---------- Listed entries
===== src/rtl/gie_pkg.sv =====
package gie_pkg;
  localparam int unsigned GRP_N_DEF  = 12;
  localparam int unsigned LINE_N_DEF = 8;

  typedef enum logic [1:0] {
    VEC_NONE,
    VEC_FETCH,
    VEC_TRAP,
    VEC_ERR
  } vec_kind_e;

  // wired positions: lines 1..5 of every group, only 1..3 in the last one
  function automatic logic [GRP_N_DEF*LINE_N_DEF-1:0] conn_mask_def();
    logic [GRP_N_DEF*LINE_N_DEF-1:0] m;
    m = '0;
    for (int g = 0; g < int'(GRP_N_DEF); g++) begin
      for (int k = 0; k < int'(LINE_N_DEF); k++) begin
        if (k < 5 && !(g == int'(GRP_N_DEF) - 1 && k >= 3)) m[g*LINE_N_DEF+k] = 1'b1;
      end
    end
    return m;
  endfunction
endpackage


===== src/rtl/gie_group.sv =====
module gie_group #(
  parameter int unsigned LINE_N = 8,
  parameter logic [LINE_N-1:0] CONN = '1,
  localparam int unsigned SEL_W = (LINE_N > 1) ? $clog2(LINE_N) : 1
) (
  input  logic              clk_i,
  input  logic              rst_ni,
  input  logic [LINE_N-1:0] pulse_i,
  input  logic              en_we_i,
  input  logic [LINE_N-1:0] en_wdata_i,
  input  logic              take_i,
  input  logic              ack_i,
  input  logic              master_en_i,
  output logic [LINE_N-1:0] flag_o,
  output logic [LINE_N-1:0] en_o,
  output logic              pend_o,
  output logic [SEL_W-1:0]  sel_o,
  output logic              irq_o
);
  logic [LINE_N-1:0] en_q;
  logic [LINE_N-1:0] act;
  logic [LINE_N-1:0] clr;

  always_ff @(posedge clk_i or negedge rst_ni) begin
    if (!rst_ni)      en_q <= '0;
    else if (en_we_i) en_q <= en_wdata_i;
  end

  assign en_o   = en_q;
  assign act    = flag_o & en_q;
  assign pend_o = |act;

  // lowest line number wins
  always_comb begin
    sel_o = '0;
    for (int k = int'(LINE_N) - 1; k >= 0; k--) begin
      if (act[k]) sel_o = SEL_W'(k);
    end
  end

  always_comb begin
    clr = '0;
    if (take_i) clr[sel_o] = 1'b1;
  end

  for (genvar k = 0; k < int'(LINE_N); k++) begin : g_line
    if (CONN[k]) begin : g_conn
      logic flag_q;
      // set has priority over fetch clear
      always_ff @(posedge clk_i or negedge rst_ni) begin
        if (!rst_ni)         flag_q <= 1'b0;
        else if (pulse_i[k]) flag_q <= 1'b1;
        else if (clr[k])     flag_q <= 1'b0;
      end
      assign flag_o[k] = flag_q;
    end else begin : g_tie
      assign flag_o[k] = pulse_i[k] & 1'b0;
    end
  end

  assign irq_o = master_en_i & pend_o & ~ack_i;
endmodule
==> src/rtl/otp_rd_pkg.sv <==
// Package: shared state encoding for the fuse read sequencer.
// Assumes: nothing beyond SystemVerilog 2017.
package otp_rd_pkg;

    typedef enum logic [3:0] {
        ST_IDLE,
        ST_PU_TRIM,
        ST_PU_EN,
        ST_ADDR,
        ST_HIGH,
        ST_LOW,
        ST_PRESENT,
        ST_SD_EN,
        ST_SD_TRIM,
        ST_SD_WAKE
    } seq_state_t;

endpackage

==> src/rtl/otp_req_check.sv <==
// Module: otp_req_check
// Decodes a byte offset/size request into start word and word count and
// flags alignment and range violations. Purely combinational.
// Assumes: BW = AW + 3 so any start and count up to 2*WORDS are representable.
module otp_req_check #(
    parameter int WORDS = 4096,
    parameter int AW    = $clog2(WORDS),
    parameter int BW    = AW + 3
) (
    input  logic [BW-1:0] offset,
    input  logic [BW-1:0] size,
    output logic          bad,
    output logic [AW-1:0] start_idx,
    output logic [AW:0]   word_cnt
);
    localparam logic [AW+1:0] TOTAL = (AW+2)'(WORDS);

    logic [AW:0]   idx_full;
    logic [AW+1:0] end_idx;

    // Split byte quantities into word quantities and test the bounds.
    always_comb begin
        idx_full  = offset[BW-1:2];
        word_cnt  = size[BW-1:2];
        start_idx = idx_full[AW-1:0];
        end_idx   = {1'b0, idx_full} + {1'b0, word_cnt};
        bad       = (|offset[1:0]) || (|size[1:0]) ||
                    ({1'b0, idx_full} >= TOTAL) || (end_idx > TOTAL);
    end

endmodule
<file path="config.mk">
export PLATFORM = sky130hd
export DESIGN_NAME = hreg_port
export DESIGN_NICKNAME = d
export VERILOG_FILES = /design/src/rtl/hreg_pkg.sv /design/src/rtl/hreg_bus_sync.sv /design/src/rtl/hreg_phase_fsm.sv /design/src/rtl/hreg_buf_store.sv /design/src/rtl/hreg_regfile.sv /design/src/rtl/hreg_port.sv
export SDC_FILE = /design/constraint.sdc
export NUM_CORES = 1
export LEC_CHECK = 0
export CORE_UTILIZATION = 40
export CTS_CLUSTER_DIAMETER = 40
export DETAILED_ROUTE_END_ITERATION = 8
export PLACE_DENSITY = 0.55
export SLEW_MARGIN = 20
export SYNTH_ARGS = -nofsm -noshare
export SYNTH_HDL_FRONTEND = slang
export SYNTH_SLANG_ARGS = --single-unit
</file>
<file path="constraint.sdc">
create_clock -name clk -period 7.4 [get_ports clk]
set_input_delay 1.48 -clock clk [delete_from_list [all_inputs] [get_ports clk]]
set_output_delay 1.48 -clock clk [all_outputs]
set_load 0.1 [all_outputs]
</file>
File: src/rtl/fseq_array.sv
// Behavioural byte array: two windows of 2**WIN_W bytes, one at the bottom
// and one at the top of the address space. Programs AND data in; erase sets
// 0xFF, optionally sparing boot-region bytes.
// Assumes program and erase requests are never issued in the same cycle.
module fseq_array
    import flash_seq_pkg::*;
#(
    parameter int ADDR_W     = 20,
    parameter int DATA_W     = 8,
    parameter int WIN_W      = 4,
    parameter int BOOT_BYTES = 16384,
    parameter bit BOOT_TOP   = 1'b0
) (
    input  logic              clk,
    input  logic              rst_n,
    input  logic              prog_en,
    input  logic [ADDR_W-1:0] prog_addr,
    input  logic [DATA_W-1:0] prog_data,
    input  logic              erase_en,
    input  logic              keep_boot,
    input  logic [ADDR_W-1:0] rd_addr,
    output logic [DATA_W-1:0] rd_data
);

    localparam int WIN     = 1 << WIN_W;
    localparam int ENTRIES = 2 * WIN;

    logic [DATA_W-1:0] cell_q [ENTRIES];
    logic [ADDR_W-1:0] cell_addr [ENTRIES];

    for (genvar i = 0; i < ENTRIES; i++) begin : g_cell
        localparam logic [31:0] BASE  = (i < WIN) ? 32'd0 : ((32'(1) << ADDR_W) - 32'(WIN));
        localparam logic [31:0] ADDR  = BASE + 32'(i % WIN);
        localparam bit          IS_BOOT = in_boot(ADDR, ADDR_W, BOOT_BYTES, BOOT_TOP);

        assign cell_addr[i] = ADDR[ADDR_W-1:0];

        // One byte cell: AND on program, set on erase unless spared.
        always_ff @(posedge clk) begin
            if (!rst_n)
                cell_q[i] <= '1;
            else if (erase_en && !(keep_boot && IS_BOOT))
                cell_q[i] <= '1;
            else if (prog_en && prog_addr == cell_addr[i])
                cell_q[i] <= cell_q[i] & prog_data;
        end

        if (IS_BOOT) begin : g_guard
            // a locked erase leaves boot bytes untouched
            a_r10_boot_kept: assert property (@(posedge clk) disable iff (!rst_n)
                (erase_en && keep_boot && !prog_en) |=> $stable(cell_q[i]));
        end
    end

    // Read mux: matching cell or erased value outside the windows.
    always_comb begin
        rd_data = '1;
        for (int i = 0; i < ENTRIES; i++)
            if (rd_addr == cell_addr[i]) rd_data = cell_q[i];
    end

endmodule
--------------------
■ Task prompt ■
Return only the lines between the one holding "export SLEW_MARGIN = 20" and the one holding "localparam int WIN", inclusive, exactly as they appear above.

■ Solution to the problem ■
export SLEW_MARGIN = 20
export SYNTH_ARGS = -nofsm -noshare
export SYNTH_HDL_FRONTEND = slang
export SYNTH_SLANG_ARGS = --single-unit
</file>
<file path="constraint.sdc">
create_clock -name clk -period 7.4 [get_ports clk]
set_input_delay 1.48 -clock clk [delete_from_list [all_inputs] [get_ports clk]]
set_output_delay 1.48 -clock clk [all_outputs]
set_load 0.1 [all_outputs]
</file>
File: src/rtl/fseq_array.sv
// Behavioural byte array: two windows of 2**WIN_W bytes, one at the bottom
// and one at the top of the address space. Programs AND data in; erase sets
// 0xFF, optionally sparing boot-region bytes.
// Assumes program and erase requests are never issued in the same cycle.
module fseq_array
    import flash_seq_pkg::*;
#(
    parameter int ADDR_W     = 20,
    parameter int DATA_W     = 8,
    parameter int WIN_W      = 4,
    parameter int BOOT_BYTES = 16384,
    parameter bit BOOT_TOP   = 1'b0
) (
    input  logic              clk,
    input  logic              rst_n,
    input  logic              prog_en,
    input  logic [ADDR_W-1:0] prog_addr,
    input  logic [DATA_W-1:0] prog_data,
    input  logic              erase_en,
    input  logic              keep_boot,
    input  logic [ADDR_W-1:0] rd_addr,
    output logic [DATA_W-1:0] rd_data
);

    localparam int WIN     = 1 << WIN_W;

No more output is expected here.